Given the size of the fatigue specimen (Φ7 mm), a great proportion of welding residual stress has been released in the cutting process of specimens. On the other hand, a considerable residual stress relaxation occurs during the beginning fatigue cycles under large loading in low cycle fatigue. Thus, the residual stress can be neglected in low cycle fatigue.

The influence of total strain amplitudes on cyclic stress response (Maximum stress and Minimum stress) against normalized life ratio of 10CrNi3MoV steel and its undermatched welds are depicted in Figure 5a,b, respectively. Regardless of the strain amplitude, the obvious cyclic strain-softening behaviors can be observed from the base metal and undermatched weld metal plots. As can be seen from these figures, the cyclic stress variation composes a rapid initial softening at the beginning 5–15% cyclic stage. Then keeps stable stress responses until 90–95% of life ratio and experiences a rapid drop in stress culminating in fatigue failure finally. Therefore, the stable stress and strain magnitudes at half-life can be used to assess the fatigue behavior of materials. These results further illustrate the effectiveness of parameters from stabilized half-life cyclic stress-strain hysteresis loops. Since the lower cycle strength of undermatched welds than base metal, the cycle stress responses also exhibit the corresponding decreasing under the same strain amplitudes. The softening behaviors of these materials verified the empirical rule proposed in [32], in which metals with ${\sigma }_{UTS}/{\sigma }_{YS}<1.2$ demonstrated cyclically soften (10CrNi3MoV steel ${\sigma }_{UTS}/{\sigma }_{YS}=1.07$ and undermatched welds ${\sigma }_{UTS}/{\sigma }_{YS}=1.12$). Additionally, the degree of softening is decreased with the increases of strain amplitudes.
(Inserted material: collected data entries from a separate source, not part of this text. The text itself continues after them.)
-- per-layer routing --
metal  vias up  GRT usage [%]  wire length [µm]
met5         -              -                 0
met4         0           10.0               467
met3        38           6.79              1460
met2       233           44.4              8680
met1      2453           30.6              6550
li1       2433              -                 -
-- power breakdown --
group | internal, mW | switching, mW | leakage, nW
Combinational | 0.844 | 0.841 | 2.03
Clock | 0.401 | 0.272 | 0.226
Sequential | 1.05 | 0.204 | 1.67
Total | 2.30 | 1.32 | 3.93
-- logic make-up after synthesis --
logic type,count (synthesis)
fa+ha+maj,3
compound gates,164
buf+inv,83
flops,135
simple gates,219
===== src/rtl/uart_tx_burst.sv =====
// uart_tx_burst
// Serialises a burst of up to MAX_BYTES bytes onto a single UART line.
// A burst is requested with tx_sig. The bytes are sent highest latched
// index first, each byte LSB first. Frames follow each other with no idle
// gap between them.
//
// Ports
//   clk        : single clock
//   rst_n      : asynchronous active-low reset
//   tx_sig     : burst start request, sampled at posedge clk
//   tx_data    : MAX_BYTES bytes; byte k sits at bits [8k+7:8k]
//   len        : number of bytes in the burst (clamped to MAX_BYTES)
//   tx_pin_out : serial line, idle high, driven straight from a flop
//   busy       : high while a burst is in progress
//   done       : one-cycle pulse on the edge that ends the burst
//   bytes_left : count of bytes not yet completely sent
module uart_tx_burst #(
  parameter int CLK_DIV   = 434,
  parameter int DATA_BITS = 8,
  parameter int PARITY    = 0,
  parameter int STOP_BITS = 1,
  parameter int MAX_BYTES = 16
) (
  input  logic                               clk,
  input  logic                               rst_n,
  input  logic                               tx_sig,
  input  logic [8*MAX_BYTES-1:0]             tx_data,
  input  logic [$clog2(MAX_BYTES+1)-1:0]     len,
  output logic                               tx_pin_out,
  output logic                               busy,
  output logic                               done,
  output logic [$clog2(MAX_BYTES+1)-1:0]     bytes_left
);

  localparam int LW = $clog2(MAX_BYTES + 1);
  localparam int BW = $clog2(CLK_DIV);

  typedef enum logic [2:0] {IDLE, START, DATA, PAR, STOP} state_t;

  state_t                 state_reg;
  logic [BW-1:0]          baud_cnt_reg;
  logic [2:0]             bit_cnt_reg;
  logic [8*MAX_BYTES-1:0] data_reg;
  logic [7:0]             shift_reg;
  logic                   par_reg;

  logic [LW-1:0] len_clamp;
  logic [LW-1:0] first_idx;
  logic [LW-1:0] next_idx;
  logic [7:0]    first_byte;
  logic [7:0]    next_byte;
  logic          bit_end;
  logic          par_bit;

  assign len_clamp  = (len > LW'(MAX_BYTES)) ? LW'(MAX_BYTES) : len;
  assign first_idx  = len_clamp - LW'(1);
  // Only used when at least two bytes remain, so the index is always valid then.
  assign next_idx   = bytes_left - LW'(2);
  assign first_byte = tx_data[8*int'(first_idx) +: 8];
  assign next_byte  = data_reg[8*int'(next_idx) +: 8];
  assign bit_end    = (baud_cnt_reg == BW'(CLK_DIV - 1));
  // par_reg holds the XOR of every data bit already put on the line.
  assign par_bit    = (PARITY == 1) ? ~par_reg : par_reg;

  always_ff @(posedge clk or negedge rst_n) begin
    if (!rst_n) begin
      state_reg    <= IDLE;
      baud_cnt_reg <= '0;
      bit_cnt_reg  <= '0;
      data_reg     <= '0;
      shift_reg    <= '0;
      par_reg      <= 1'b0;
      tx_pin_out   <= 1'b1;
      busy         <= 1'b0;
      done         <= 1'b0;
      bytes_left   <= '0;
    end else begin
      done <= 1'b0;
      // The baud counter runs only during a burst and wraps at every bit boundary.
      if (state_reg != IDLE) begin
        baud_cnt_reg <= bit_end ? '0 : baud_cnt_reg + BW'(1);
      end

      case (state_reg)
        IDLE: begin
          if (tx_sig && (len != '0)) begin
            data_reg     <= tx_data;
            bytes_left   <= len_clamp;
            shift_reg    <= first_byte;
            busy         <= 1'b1;
            tx_pin_out   <= 1'b0;
            baud_cnt_reg <= '0;
            bit_cnt_reg  <= '0;
            state_reg    <= START;
          end
        end

        START: begin
          if (bit_end) begin
            tx_pin_out  <= shift_reg[0];
            par_reg     <= shift_reg[0];
            shift_reg   <= {1'b0, shift_reg[7:1]};
            bit_cnt_reg <= '0;
            state_reg   <= DATA;
          end
        end

        DATA: begin
          if (bit_end) begin
            if (bit_cnt_reg == 3'(DATA_BITS - 1)) begin
              bit_cnt_reg <= '0;
              if (PARITY != 0) begin
                tx_pin_out <= par_bit;
                state_reg  <= PAR;
              end else begin
                tx_pin_out <= 1'b1;
                state_reg  <= STOP;
              end
            end else begin
              bit_cnt_reg <= bit_cnt_reg + 3'd1;
              tx_pin_out  <= shift_reg[0];
              par_reg     <= par_reg ^ shift_reg[0];
              shift_reg   <= {1'b0, shift_reg[7:1]};
            end
          end
        end

        PAR: begin
          if (bit_end) begin
            tx_pin_out  <= 1'b1;
            bit_cnt_reg <= '0;
            state_reg   <= STOP;
          end
        end

        STOP: begin
          if (bit_end) begin
            if (bit_cnt_reg == 3'(STOP_BITS - 1)) begin
              bit_cnt_reg <= '0;
              if (bytes_left == LW'(1)) begin
                busy       <= 1'b0;
                done       <= 1'b1;
                bytes_left <= '0;
                tx_pin_out <= 1'b1;
                state_reg  <= IDLE;
              end else begin
                // Next frame's start bit begins right away: no idle gap.
                bytes_left <= bytes_left - LW'(1);
                shift_reg  <= next_byte;
                tx_pin_out <= 1'b0;
                state_reg  <= START;
              end
            end else begin
              bit_cnt_reg <= bit_cnt_reg + 3'd1;
            end
          end
        end

        default: state_reg <= IDLE;
      endcase
    end
  end

endmodule


===== config.mk =====
export PLATFORM = sky130hd
export DESIGN_NAME = uart_tx_burst
export DESIGN_NICKNAME = d
export VERILOG_FILES = /design/src/rtl/uart_tx_burst.sv
export SDC_FILE = /design/constraint.sdc
export NUM_CORES = 1
export LEC_CHECK = 0
export ABC_AREA = 1
export BUFFER_PORTS_ARGS = -buffer_cell sky130_fd_sc_hd__buf_2
export CORE_MARGIN = 2
export CORE_UTILIZATION = 40
export DETAILED_ROUTE_END_ITERATION = 8
export GPL_TIMING_DRIVEN = 0
export PLACE_DENSITY = 0.6
export SLEW_MARGIN = 0
export SYNTH_ARGS = -nofsm -noshare
export SYNTH_HDL_FRONTEND = slang
export SYNTH_SLANG_ARGS = --single-unit

===== constraint.sdc =====
create_clock -name clk -period 4.8 [get_ports clk]
set_clock_uncertainty 0.15 [all_clocks]
set_input_delay 1.44 -clock clk [delete_from_list [all_inputs] [get_ports clk]]
set_output_delay 1.44 -clock clk [all_outputs]
set_load 0.01 [all_outputs]

==> impl_metrics.json <==
{
  "outcome": "complete, no violations",
  "clockBufferDepth": 2,
  "cellPowerDensity_nw_per_um2": 687.6,
  "regToRegEndpoint": "shift_reg[1]",
  "cts_post_setup_buffers_inserted": 0,
  "power.ir.vdd_worst_v": 0.0003859,
  "critPathBufInv": 4,
  "worst-setup-path-type": "input port to flip-flop",
  "start_util_pct": 40.62,
  "post-route-period-util_pct": 96.73,
  "core.rowCount": 56,
  "drive_gt1_share_pct": 16.01,
  "netlist_area_um2": 9477,
  "rsz0062_at_grt": "false",
  "worst_r2r_startpoint": "bytes_left[1]",
  "final-seq-area_um2": 3980,
  "finalHoldViolCount": 0,
  "crit_required_ns": 5.02,
  "synthCells": 1343,
  "worst_setup_path_end_kind": "flip-flop",
  "root_buffer": "clkbuf_16",
  "synth_fp_nets": 1489,
  "synthTopCellsByArea": "dfrtp_1 (42%), nand3_1 (20%), nand2_1 (17%)",
  "numCtsBuffers": 17,
  "ys_ff_latch": 159,
  "place_ws_ns": -0.3382,
  "fmax_ghz": 0.2154,
  "hold_path.class": "flip-flop to flip-flop",
  "syn_area_per_cell_um2": 7.056,
  "nNetsFinal": 1651,
  "clk_latency_ns": 0.45,
  "io_pins": 144,
  "grt_overflow_total": 0,
  "crit_arrival_ns": 4.86,
  "die_y_um": 157.9,
  "maxSlewHeadroom_pct": 35.82,
  "yosysTopAreaCell": "dfrtp_1",
  "dieArea_um2": 24940,
  "slowest_stage": "clkbuf_1",
  "hold_buffers": 0,
  "leakage_nw": 5.603,
  "detail-route-antenna-nets": 0,
  "finalCriticalPeriod_ns": 4.643,
  "grt_pass1_vias": 9678,
  "cap_violations": 0,
  "finalSetupViolCount": 0,
  "grt_max_degree": 94,
  "setup_ws_ns": 0.1572,
  "max_stage_delay_ns": 0.60,
  "htree_levels": 4,
  "largest_reg_flops": 128,
  "tightest_slew_ns": 0.9628,
  "yosysUniqueCellTypes": 39,
  "min_from": "data_reg[20]",
  "gp_congestion": 0.9896,
  "crit_chain": "buf_2, nor2_1, nand2_1, nand2_1, nand2_1, buf_2, buf_2, ha_1, xor2_2, clkbuf_1, nand3_1, nand3_1, nand3_1, a21oi_1",
  "grt_pass1_wl_mm": 56.01,
  "clk_pin_slew_worst_paths_ns": 0.07,
  "critPathTopFamily": "simple AND/OR/NAND/NOR gates",
  "vias": 10120,
  "min_to": "data_reg[20]",
  "cp.depth": 14,
  "crit_path_max_fanout": 10,
  "yosys_warnings": 0,
  "firstDrtPassIters": 5,
  "netlist.area_leader.share_pct": 41.72,
  "drt_iter0_drc": 1072,
  "cts_tree": "yes",
  "ys_seq_area_share_pct": 42.00,
  "multi_input_area_um2": 4760,
  "fp.dieW_um": 157.9,
  "wl_per_cell_um": 20.04,
  "start_kind": "input port",
  "cts.sinks": 159,
  "rrSetupSlack_ns": 0.89,
  "total_power_mw": 7.693,
  "antenna_found_initial": 0,
  "nFillCells": 2452,
  "diodes": 0,
  "io_buffers": 143,
  "via_per_inst": 5.508,
  "area_delta_synth_final_pct": 18.06,
  "hold_depth": 2,
  "finalMaxSlewViolations": 0,
  "core_um2": 23330,
  "track_usage_pct": 30.22,
  "dpl.hpwl_mm": 27.28,
  "ff2ff_path_depth": 11,
  "wl_mm": 36.81,
  "drcViolationCount": 0
}
report_power, final:
part           internal [mW]  switching [mW]
sequential              1.99           0.357
combinational           1.26            2.74
clock                  0.723           0.630
total                   3.97            3.72
cell families after synthesis:
logic type	count (synthesis)	synth area share, %
buffers and inverters	165	7.777
adders and majority gates	10	1.320
DFF	159	42.00
AOI/OAI and AO/OA	120	7.288
xor gates and xnor gates	4	0.4490
and+or+nand+nor	885	41.17
synth_stat cells (all sizes together):
| master | n |
|---|---|
| nand2 | 439 |
| nand3 | 386 |
| dfrtp | 158 |
| inv | 70 |
| o21ai | 54 |
| clkbuf | 49 |
| nor2 | 49 |
| buf | 44 |
| a21oi | 41 |
| ha | 10 |
| a31oi | 9 |
| o22ai | 6 |
| nor3 | 5 |
| o211ai | 4 |
| nor4 | 3 |
| o32ai | 3 |
| xor2 | 3 |
| a211oi | 2 |
| clkinv | 2 |
| nand4 | 2 |
| dfstp | 1 |
| nand3b | 1 |
| o31a | 1 |
| xnor2 | 1 |
tightest hold or removal path, stage by stage, from the launching register on:
cell and delay [ns]:
dfrtp_1 0.35, nand2_1 0.05, nand2_1 0.04
cell usage in the layout, fill, tap and decap left out, types with 9 or more instances in the layout:
cell type and instances:
nand2_1 437, nand3_1 386, buf_2 162, dfrtp_1 158, inv_1 60, clkbuf_1 48
nor2_1 43, o21ai_0 34, a21oi_1 30, o21ai_1 20, clkbuf_16 17, buf_6 11
a21oi_2 11, buf_1 10, ha_1 10, inv_2 9, a31oi_1 9
layer usage:
metal	GRT usage (%)	up-vias	part of all wire (%)
met5	0	-	0
met4	10.04	0	2.7
met3	5.886	69	8.8
met2	46.31	485	44
met1	42.82	4776	44
li1	-	4788	-
how the worst max path moves through the flow:
stage	endpoint	slack, ns	start
detailed placement	shift_reg[1]	-0.34	len[2]
finish	shift_reg[4]	0.16	len[2]
global placement	data_reg[76]	-0.58	rst_n
floorplan	shift_reg[2]	1.16	len[2]
CTS	shift_reg[1]	0.11	len[2]
global route	shift_reg[4]	0.03	len[2]
repair_timing:
| item | in CTS | in global routing |
|---|---|---|
| resized for setup | 0 | 3 |
| hold endpoints to repair | 0 | 0 |
| setup endpoints to repair | 0 | 6 |
stage by stage:
stage          area, um^2  hold WS (ns)  utilization [%]  TNS, ns  instances
6_report            11190        0.3229            47.95        0       1837
3_5_place_dp        10630        0.3086            45.55   -1.988       1806
3_3_place_gp        10590        0.3022            45.39   -91.05       1805
2_1_floorplan        9477        0.2866                -        0       1343
5_1_grt             11190        0.3381            47.95        0       1837
4_1_cts             11190        0.3249            47.96        0       1838
final cells by class:
| class | count | share of cell area, % |
|---|---|---|
| Buffer | 92 | 4.138 |
| Inverter | 72 | 2.438 |
| Clock buffer | 18 | 3.836 |
| Sequential cell | 159 | 35.57 |
| Multi-Input combinational cell | 1019 | 42.54 |
| Tap cell | 319 | 3.567 |
| Timing Repair Buffer | 144 | 6.732 |
| Clock inverter | 14 | 1.174 |
No activity file was read; power rests on OpenSTA's default activity.
### config.mk
export PLATFORM = sky130hd
export DESIGN_NAME = hcpu_multicycle
export DESIGN_NICKNAME = d
export VERILOG_FILES = /design/src/rtl/hcpu_multicycle.sv
export SDC_FILE = /design/constraint.sdc
export NUM_CORES = 1
export LEC_CHECK = 0
export CAP_MARGIN = 20
export CORE_MARGIN = 2
export CORE_UTILIZATION = 56
export CTS_CLUSTER_SIZE = 30
export DETAILED_ROUTE_END_ITERATION = 10
export PLACE_DENSITY = 0.83
export SYNTH_ARGS = -nofsm -noshare
export SYNTH_HDL_FRONTEND = slang
export SYNTH_SLANG_ARGS = --single-unit
### constraint.sdc
create_clock -name clock -period 6.2 [get_ports clock]
set_input_delay 0.93 -clock clock [delete_from_list [all_inputs] [get_ports clock]]
set_output_delay 0.93 -clock clock [all_outputs]
set_load 0.005 [all_outputs]
### src/rtl/hcpu_multicycle.sv
// +--------------------------------------------------------------------------+
// | hcpu_multicycle                                                          |
// | Multi-cycle Hack-ISA CPU with handshaked instruction/data memory ports.  |
// | Revision: 1.0                                                            |
// +--------------------------------------------------------------------------+
`default_nettype none

module hcpu_multicycle #(
    parameter int WIDTH   = 16,
    parameter int PC_W    = 15,
    parameter int COUNT_W = 32
) (
    input  logic               clock,
    input  logic               reset_n,
    output logic               instr_req,
    output logic [PC_W-1:0]    pc,
    input  logic               instr_valid,
    input  logic [WIDTH-1:0]   instruction,
    output logic               readM,
    output logic               writeM,
    output logic [WIDTH-1:0]   addressM,
    output logic [WIDTH-1:0]   outM,
    input  logic [WIDTH-1:0]   inM,
    input  logic               mem_ready,
    output logic               halted,
    output logic [COUNT_W-1:0] retired
);

    localparam logic [2:0] S_IDLE   = 3'd0;
    localparam logic [2:0] S_FETCH  = 3'd1;
    localparam logic [2:0] S_EXEC   = 3'd2;
    localparam logic [2:0] S_MEM_RD = 3'd3;
    localparam logic [2:0] S_MEM_WR = 3'd4;
    localparam logic [2:0] S_HALT   = 3'd5;

    logic [2:0]         state_q,   state_d;
    logic [WIDTH-1:0]   areg_q,    areg_d;
    logic [WIDTH-1:0]   dreg_q,    dreg_d;
    logic [WIDTH-1:0]   ir_q,      ir_d;
    logic [WIDTH-1:0]   mdr_q,     mdr_d;
    logic [PC_W-1:0]    pc_q,      pc_d;
    logic [COUNT_W-1:0] retired_q, retired_d;

    logic               is_c;
    logic               a_bit;
    logic [5:0]         comp;
    logic [2:0]         dest;
    logic [2:0]         jmp;
    logic [WIDTH-1:0]   y_wr;
    logic [WIDTH-1:0]   y_cm;
    logic [WIDTH-1:0]   alu_wr;
    logic [WIDTH-1:0]   alu_cm;
    logic               zr;
    logic               ng;
    logic               take;
    logic               self_loop;
    logic               commit;

    function automatic logic [WIDTH-1:0] alu(input logic [WIDTH-1:0] x,
                                             input logic [WIDTH-1:0] y,
                                             input logic [5:0]       c);
        logic [WIDTH-1:0] xx;
        logic [WIDTH-1:0] yy;
        logic [WIDTH-1:0] r;
        xx = c[5] ? '0 : x;
        if (c[4]) xx = ~xx;
        yy = c[3] ? '0 : y;
        if (c[2]) yy = ~yy;
        r = c[1] ? (xx + yy) : (xx & yy);
        if (c[0]) r = ~r;
        return r;
    endfunction

    assign is_c  = ir_q[WIDTH-1];
    assign a_bit = ir_q[12];
    assign comp  = ir_q[11:6];
    assign dest  = ir_q[5:3];
    assign jmp   = ir_q[2:0];

    // Write data only ever sees registered operands; the commit path may
    // additionally bypass inM so a read can retire in its own access cycle.
    assign y_wr   = a_bit ? mdr_q : areg_q;
    assign y_cm   = (state_q == S_MEM_RD) ? inM : y_wr;
    assign alu_wr = alu(dreg_q, y_wr, comp);
    assign alu_cm = alu(dreg_q, y_cm, comp);

    assign zr        = (alu_cm == '0);
    assign ng        = alu_cm[WIDTH-1];
    assign take      = (jmp[2] & ng) | (jmp[1] & zr) | (jmp[0] & ~ng & ~zr);
    assign self_loop = (areg_q == WIDTH'(pc_q));

    always_comb begin
        state_d   = state_q;
        areg_d    = areg_q;
        dreg_d    = dreg_q;
        ir_d      = ir_q;
        mdr_d     = mdr_q;
        pc_d      = pc_q;
        retired_d = retired_q;
        commit    = 1'b0;

        case (state_q)
            S_IDLE: state_d = S_FETCH;
            S_FETCH: begin
                if (instr_valid) begin
                    ir_d    = instruction;
                    state_d = S_EXEC;
                end
            end
            S_EXEC: begin
                if (!is_c) begin
                    areg_d    = {1'b0, ir_q[WIDTH-2:0]};
                    pc_d      = pc_q + PC_W'(1);
                    retired_d = retired_q + COUNT_W'(1);
                    state_d   = S_FETCH;
                end else if (a_bit) begin
                    state_d = S_MEM_RD;
                end else if (dest[0]) begin
                    state_d = S_MEM_WR;
                end else begin
                    commit = 1'b1;
                end
            end
            S_MEM_RD: begin
                if (mem_ready) begin
                    mdr_d = inM;
                    if (dest[0]) state_d = S_MEM_WR;
                    else         commit  = 1'b1;
                end
            end
            S_MEM_WR: begin
                if (mem_ready) commit = 1'b1;
            end
            S_HALT:  state_d = S_HALT;
            default: state_d = S_IDLE;
        endcase

        // Jump target and halt test use A as it was before this commit.
        if (commit) begin
            if (dest[1]) dreg_d = alu_cm;
            if (dest[2]) areg_d = alu_cm;
            retired_d = retired_q + COUNT_W'(1);
            if (take) begin
                pc_d    = areg_q[PC_W-1:0];
                state_d = self_loop ? S_HALT : S_FETCH;
            end else begin
                pc_d    = pc_q + PC_W'(1);
                state_d = S_FETCH;
            end
        end
    end

    always_ff @(posedge clock or negedge reset_n) begin
        if (!reset_n) begin
            state_q   <= S_IDLE;
            areg_q    <= '0;
            dreg_q    <= '0;
            ir_q      <= '0;
            mdr_q     <= '0;
            pc_q      <= '0;
            retired_q <= '0;
        end else begin
            state_q   <= state_d;
            areg_q    <= areg_d;
            dreg_q    <= dreg_d;
            ir_q      <= ir_d;
            mdr_q     <= mdr_d;
            pc_q      <= pc_d;
            retired_q <= retired_d;
        end
    end

    assign instr_req = (state_q == S_FETCH);
    assign readM     = (state_q == S_MEM_RD);
    assign writeM    = (state_q == S_MEM_WR);
    assign halted    = (state_q == S_HALT);
    assign addressM  = areg_q;
    assign outM      = alu_wr;
    assign pc        = pc_q;
    assign retired   = retired_q;

endmodule

`default_nettype wire

==> results.sh <==
export IMPL_wirelength_um=23780
export IMPL_max_stage_delay_ns=0.56
export IMPL_rows=45
export IMPL_ys_seq_elements=114
export IMPL_fin_setup_tns_ns=0
export IMPL_synth_cells=955
export IMPL_fmax_mhz=170.3
export IMPL_crit_arrival_ns=4.94
export IMPL_cts_sinks=114
export IMPL_crit_type="reg2out"
export IMPL_yosys_area_top_type="dfrtp_1"
export IMPL_worstMarginPinSlew_ns=0.9379
export IMPL_hold_class="reg2reg"
export IMPL_period_share_pct=94.71
export IMPL_post_cts_buffers=0
export IMPL_clk_insertion_delay_late_ns=0.42
export IMPL_nFillCells=1143
export IMPL_rsz0062_at_grt="no"
export IMPL_grt_pass1_wl_um=38180
export IMPL_core_um2=15090
export IMPL_antenna_found_initial=0
export IMPL_ctsLongestPathBuffers=2
export IMPL_synthArstFlopShare_pct=100.0
export IMPL_via_per_inst=6.050
export IMPL_fin_nets=1126
export IMPL_htree_num_levels=4
export IMPL_cts_repair_resized=0
export IMPL_clk_pin_slew_ns=0.06
export IMPL_synth_ff_type="dfrtp_1"
export IMPL_ant_nets=0
export IMPL_cpMostUsedCell="a21oi_1"
export IMPL_chipHeight_um=127.9
export IMPL_crit_buf_inv=2
export IMPL_first_iter_violations=530
export IMPL_worstSetupEndpointType="output port"
export IMPL_synth_edf_count=0
export IMPL_yosys_area_top_type_share_pct=33.21
export IMPL_setup_viol=0
export IMPL_crit_fanout=13
export IMPL_io_pins=119
export IMPL_cts_buffers=17
export IMPL_grt_overflow=0
export IMPL_final_common_cell="clkdlybuf4s50_1"
export IMPL_critPathTopFamily="compound AO/OA/AOI/OAI gates"
export IMPL_finClkSkew_ns=0.008015
export IMPL_status="finished clean"
export IMPL_cts_hold_buf=0
export IMPL_syn_to_final_growth_pct=22.20
export IMPL_start_kind="register"
export IMPL_start_util_pct=56.93
export IMPL_n_antenna_cell=0
export IMPL_min_period_ns=5.872
export IMPL_synth_cell_types=70
export IMPL_timing_slew_headroom_pct=37.32
export IMPL_layout_common_cells="clkdlybuf4s50_1, dfrtp_1, xnor2_1, nor2_1, nand2_1"
export IMPL_gp_congestion=0.8948
export IMPL_ctsRootBufferMaster="clkbuf_16"
export IMPL_cp_slowest_cell="dfrtp_1"
export IMPL_maxCapViolations=0
export IMPL_cp_required_ns=5.27
export IMPL_drcViolationCount=0
export IMPL_io_buffers=118
export IMPL_yosysSeqAreaShare_pct=33.21
export IMPL_first_pass_iters=5
export IMPL_dieArea_um2=16350
export IMPL_die_w_um=127.9
export IMPL_num_vias=7587
export IMPL_yosys_top_cells_area="dfrtp_1, xnor2_1, mux2_2"
export IMPL_drive_gt1_share_pct=9.099
export IMPL_ff2ff_setup_slack_ns=0.65
export IMPL_synth_area_um2=8591
export IMPL_ys_warn_count=0
export IMPL_finalHoldViolCount=0
export IMPL_route_detailed_wl_per_inst_um=18.96
export IMPL_cts_tree="done"
export IMPL_worstPathCellList="buf_4 -> mux2i_1 -> nor2_1 -> xor2_1 -> ha_1 -> a21o_1 -> a21oi_1 -> o21bai_1 -> a21oi_1 -> o21bai_1 -> a21oi_1 -> o211ai_1 -> a311oi_1 -> xnor2_1 -> mux2i_1 -> xnor2_1 -> clkdlybuf4s50_1"
export IMPL_grt_max_degree=66
export IMPL_grt_pass1_vias=7390
export IMPL_hpwl_um=16890
export IMPL_avgSynthCellArea_um2=8.996
export IMPL_grt_usage_pct=29.92
export IMPL_synth_nets=1027
export IMPL_slew_viol_final=0
sequential cells by signal (all words and copies together), names as in the netlist:
| name | flops |
|---|---|
| mdr_q | 16 |
| dreg_q | 16 |
| ir_q | 16 |
| addressM | 16 |
| pc | 15 |
| state_q | 3 |
| retired | 32 |
synthesized netlist by cell type, types with 4 or more instances:
library cell  count
nand3b_1          7
o211ai_1          4
and2_1            5
a22oi_1           6
a311oi_1          5
nor2_1           87
or4_1             4
a211oi_1         21
nand2b_1         21
and3_1           18
nor2b_1           7
ha_1             34
or3_1            11
o21bai_1          7
inv_1            30
o21ai_1           6
mux2_2           40
a211o_1           5
buf_6             4
nand3_1          30
o21a_1            4
a21oi_1          40
nand2_1          80
o31ai_1           6
nor3_1           12
a21o_1            8
xnor2_1          96
buf_1             5
a22oi_2           4
o21ai_0          29
a31oi_1          19
xor2_1           41
nand4_1          12
mux2i_1          39
dfrtp_1         114
nor3b_1           7
clkbuf_1         36
routing by layer:
layer	up-vias	wire length, um	global-route usage, %
met4	0	859	12.93
met1	3611	10010	38.18
li1	3578	-	-
met3	68	1603	6.636
met2	330	11310	49.10
met5	-	0	0
worst min-delay path: stages, from the launching register on:
cell	delay [ns]
dfrtp_1	0.34
nand2_1	0.05
o21ai_0	0.06
layout make-up:
class                   instances  area (um2)  area share, %
clock buffers                  22       464.2          4.422
flip-flops and latches        114        2853          27.18
clock inverters                 9       155.1          1.478
well taps                     188       235.2          2.241
multi-input cells             758        5381          51.26
inverters                      32       120.1          1.144
repair buffers                131        1289          12.28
Figure 6 presents the stabilized cyclic stress-strain hysteresis loops using a half-life criterion obtained from these materials fatigue results. It is clear that 10CrNi3MoV steel shows a great consistency with increases of strain amplitudes from Figure 6a. While the cyclic stress-strain hysteresis of weld metal in Figure 6b demonstrates some difference with the base metal, the peak cyclic stress response cannot be superimposed under different strain levels. Based on the combination of hysteresis curves under different strain amplitudes, the stabilized cycle Ramberg-Osgood relationships are determined by the fitting of each maximum cyclic stress. Generally, the Masing behaviors can be observed if the upper branches of the hysteresis loops are all coincident. For a material obeying the Masing-type behavior, the relationship between cyclic stress and plastic strain amplitudes, the plastic strain energy density variation may be illustrated by the cyclic curves of the material. Thus, the shape of the hysteresis loops of 10CrNi3MoV steel exhibits a satisfactory Masing-type behavior. Whereas the undermatched welds do not have the characteristics of Masing behavior, being a non-Masing material.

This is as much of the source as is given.